The book is divided into three sections. The first struck a chord with me because I wrote an entire book on that subject (hence my other blog), and it gives an overview of what a successful conversation ought to look like. The second section explores how to present the Christian Gospel in such a way as to make it intelligible to your skeptical audience and the last section explores some of the reasons we have for believing that the general paradigm outlined in the second section may, in fact, be true.
The book is clearly written to draw Christians into the world of sharing and defending their faith which means its primary audience is Christians who probably haven’t heard a lot of this “Apologetics” stuff before. If ever. That’s a very large target audience, unfortunately, and there is a growing body of literature aimed at helping them grow in this recently overlooked area of Theology.
What are some of the strengths of the book? Considering the target audience I think Johnson does a fabulous job of giving enough of an overview of the subjects one is likely to end up dealing with, without turning each of the subjects into its own treatise. There are enough tomes out there that the interested Christian can turn to if they need help filling in the gaps and that’s not Johnson’s goal. There is an associated downside, though. On several of the subjects Johnson presents one Christian perspective without presenting alternatives (or even alluding to them) which could leave the reader with the false impression that what has been described is the “final answer.” I doubt even Johnson would say that his perspective is necessarily the final answer, but the way some sections are written it may give that impression. It’s a minor complaint, really, but I did find myself thinking, at several points, “that’s not quite how I see things.”
Another strength of “Skeptics” is the fact that there are plenty of references to excellent Christian thinkers. Lewis, Feser, Groothuis, and others pepper the pages with relevant insights. It was nice to see him drawing from a much deeper well than just his own opinion, as valuable as his opinion obviously is from his many years of experience in ministry.
I was impressed by the fact that he placed such an emphasis on the presentation of the Gospel, in fact placing that before worldview issues. I find myself regularly switching those two, and I believe there are good reasons for laying the groundwork of plausibility before putting the actual message out there. In other words, I would have disagreed with his perspective before reading the book, but his presentation has given me serious cause for reflection. So I was impressed with it, not necessarily because I agree with it (I may upon further reflection) but because he made a good case for why it has to be that way and I will continue to turn that point over in my own mind.

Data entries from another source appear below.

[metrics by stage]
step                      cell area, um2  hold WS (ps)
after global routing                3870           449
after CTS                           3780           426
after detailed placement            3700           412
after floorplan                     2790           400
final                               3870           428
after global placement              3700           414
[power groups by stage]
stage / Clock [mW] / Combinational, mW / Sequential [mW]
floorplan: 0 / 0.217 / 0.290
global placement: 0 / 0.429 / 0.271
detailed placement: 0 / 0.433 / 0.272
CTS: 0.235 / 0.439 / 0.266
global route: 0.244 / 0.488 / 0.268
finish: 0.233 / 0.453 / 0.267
$ cat config.mk
export PLATFORM = sky130hd
export DESIGN_NAME = xing_phase_ctrl
export DESIGN_NICKNAME = d
export VERILOG_FILES = /design/src/rtl/xing_pkg.sv /design/src/rtl/xing_tick_gen.sv /design/src/rtl/xing_step_sync.sv /design/src/rtl/xing_unit_fsm.sv /design/src/rtl/xing_lamp_reg.sv /design/src/rtl/xing_phase_ctrl.sv
export SDC_FILE = /design/constraint.sdc
export NUM_CORES = 1
export LEC_CHECK = 0
export BUFFER_PORTS_ARGS = -buffer_cell sky130_fd_sc_hd__buf_2
export CORE_MARGIN = 1.5
export CORE_UTILIZATION = 60
export CTS_CLUSTER_DIAMETER = 60
export DETAILED_ROUTE_END_ITERATION = 16
export PLACE_DENSITY = 0.83
export SYNTH_ARGS = -nofsm -noshare
export SYNTH_HDL_FRONTEND = slang
export SYNTH_SLANG_ARGS = --single-unit
$ cat constraint.sdc
create_clock -name clk -period 4.66 [get_ports clk]
set_input_delay 0.233 -clock clk [delete_from_list [all_inputs] [get_ports clk]]
set_output_delay 0.233 -clock clk [all_outputs]
set_load 0.01 [all_outputs]
===== src/rtl/fwseq_tick_count.sv =====
`timescale 1ns/1ps
module fwseq_tick_count #(
  parameter int W = 8
) (
  input  logic         clk,
  input  logic         rst,
  input  logic         clr,
  input  logic         tick,
  output logic [W-1:0] count
);
  // saturating count of tick pulses since the last clear
  always_ff @(posedge clk) begin
    if (rst || clr)                  count <= '0;
    else if (tick && (count != '1))  count <= count + 1'b1;
  end
endmodule


===== src/rtl/fwseq_reg_access.sv =====
`timescale 1ns/1ps
module fwseq_reg_access
  import fwseq_pkg::*;
#(
  parameter int DEV_W  = 5,
  parameter int ADDR_W = 16,
  parameter int DATA_W = 16
) (
  input  logic              clk,
  input  logic              rst,
  input  logic              go,
  input  logic [DEV_W-1:0]  go_dev,
  input  logic [ADDR_W-1:0] go_addr,
  input  logic [DATA_W-1:0] go_wdata,
  input  logic              go_write,
  output logic              acc_idle,
  output logic              req_valid,
  input  logic              req_ready,
  output logic [DEV_W-1:0]  req_dev,
  output logic [ADDR_W-1:0] req_addr,
  output logic [DATA_W-1:0] req_wdata,
  output logic              req_write,
  input  logic              rsp_valid,
  input  logic [DATA_W-1:0] rsp_data,
  input  logic              rsp_err,
  output logic              cpl,
  output logic [DATA_W-1:0] cpl_data,
  output logic              cpl_err
);
  acc_state_t st;

  always_ff @(posedge clk) begin
    if (rst) begin
      st        <= A_IDLE;
      req_valid <= 1'b0;
      req_dev   <= '0;
      req_addr  <= '0;
      req_wdata <= '0;
      req_write <= 1'b0;
    end else begin
      unique case (st)
        A_IDLE: if (go) begin
          req_valid <= 1'b1;
          req_dev   <= go_dev;
          req_addr  <= go_addr;
          req_wdata <= go_wdata;
          req_write <= go_write;
          st        <= A_REQ;
        end
        A_REQ: if (req_ready) begin
          req_valid <= 1'b0;
          st        <= A_RSP;
        end
        A_RSP: if (rsp_valid) st <= A_IDLE;
        default: st <= A_IDLE;
      endcase
    end
  end

  assign acc_idle = (st == A_IDLE);
  assign cpl      = (st == A_RSP) && rsp_valid;
  assign cpl_data = rsp_data;
  assign cpl_err  = rsp_err;

  // a stalled request keeps every field
  p_req_hold_r9: assert property (@(posedge clk) disable iff (rst)
    req_valid && !req_ready |=> req_valid && $stable(req_addr) &&
      $stable(req_wdata) && $stable(req_write) && $stable(req_dev));

  // the sequencer launches an access only when none is outstanding
  p_go_when_idle_r9: assert property (@(posedge clk) disable iff (rst)
    go |-> (st == A_IDLE) && !req_valid);
endmodule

As I was reading through the book, and realized that he saw this outline as a (very loose) guide to what the conversation ought to look like in an ideal world, I found myself thinking, “nobody is going to sit through all this in our generation of short attention spans!” There are so many inter-related subjects, and it would take so much time to explore each of them sufficiently, that it’s hard to imagine his “easy to follow guide” actually working in an evangelistic setting. However, as I pondered his perspective I realized this may be a strength of his book, not a weakness. Too often we equate evangelism with a short presentation involving a tract and an alter call, whereas the vision he has in mind is much more long-term. It sounds as though his vision of evangelism would involve many evenings of discussions over coffee; weeks, months, even years. Such a mindset could be beneficial for the church for two reasons. First, if we all approach evangelism this way it might be a good start to helping us shed the image some people have of Christianity as having a bunch of “pat answers.” Secondly, if every new believer had explored the subject somewhat thoroughly, and had a solid foundation laid for the faith before they embraced it, perhaps it might lead to a general deepening of the Faith community; it may help us regain the intellectual roots we once had. It is said that “nobody is argued into the kingdom,” and even if that were true (it is not) it can rightly be said that an entire generation of ex-Christians has been argued out of the kingdom based on nothing but half-baked philosophy that seems to flourish on the internet these days. Beginning our Faith journey with a somewhat deeper understanding of what we’re getting into may just help alleviate that problem. Johnson’s long-term perspective is well worth considering in that regard.
All-in-all I don’t have any very substantial concerns with “How to talk to a Skeptic,” and I have many positive reflections. I would recommend it. By way of disclaimer, I was given a free copy of the book to review, though I would have endorsed it anyway. If you are new to Apologetics, get it. If you are more of a veteran, get it, read it and hand it along to somebody just starting out. It’s a wise investment of time and money.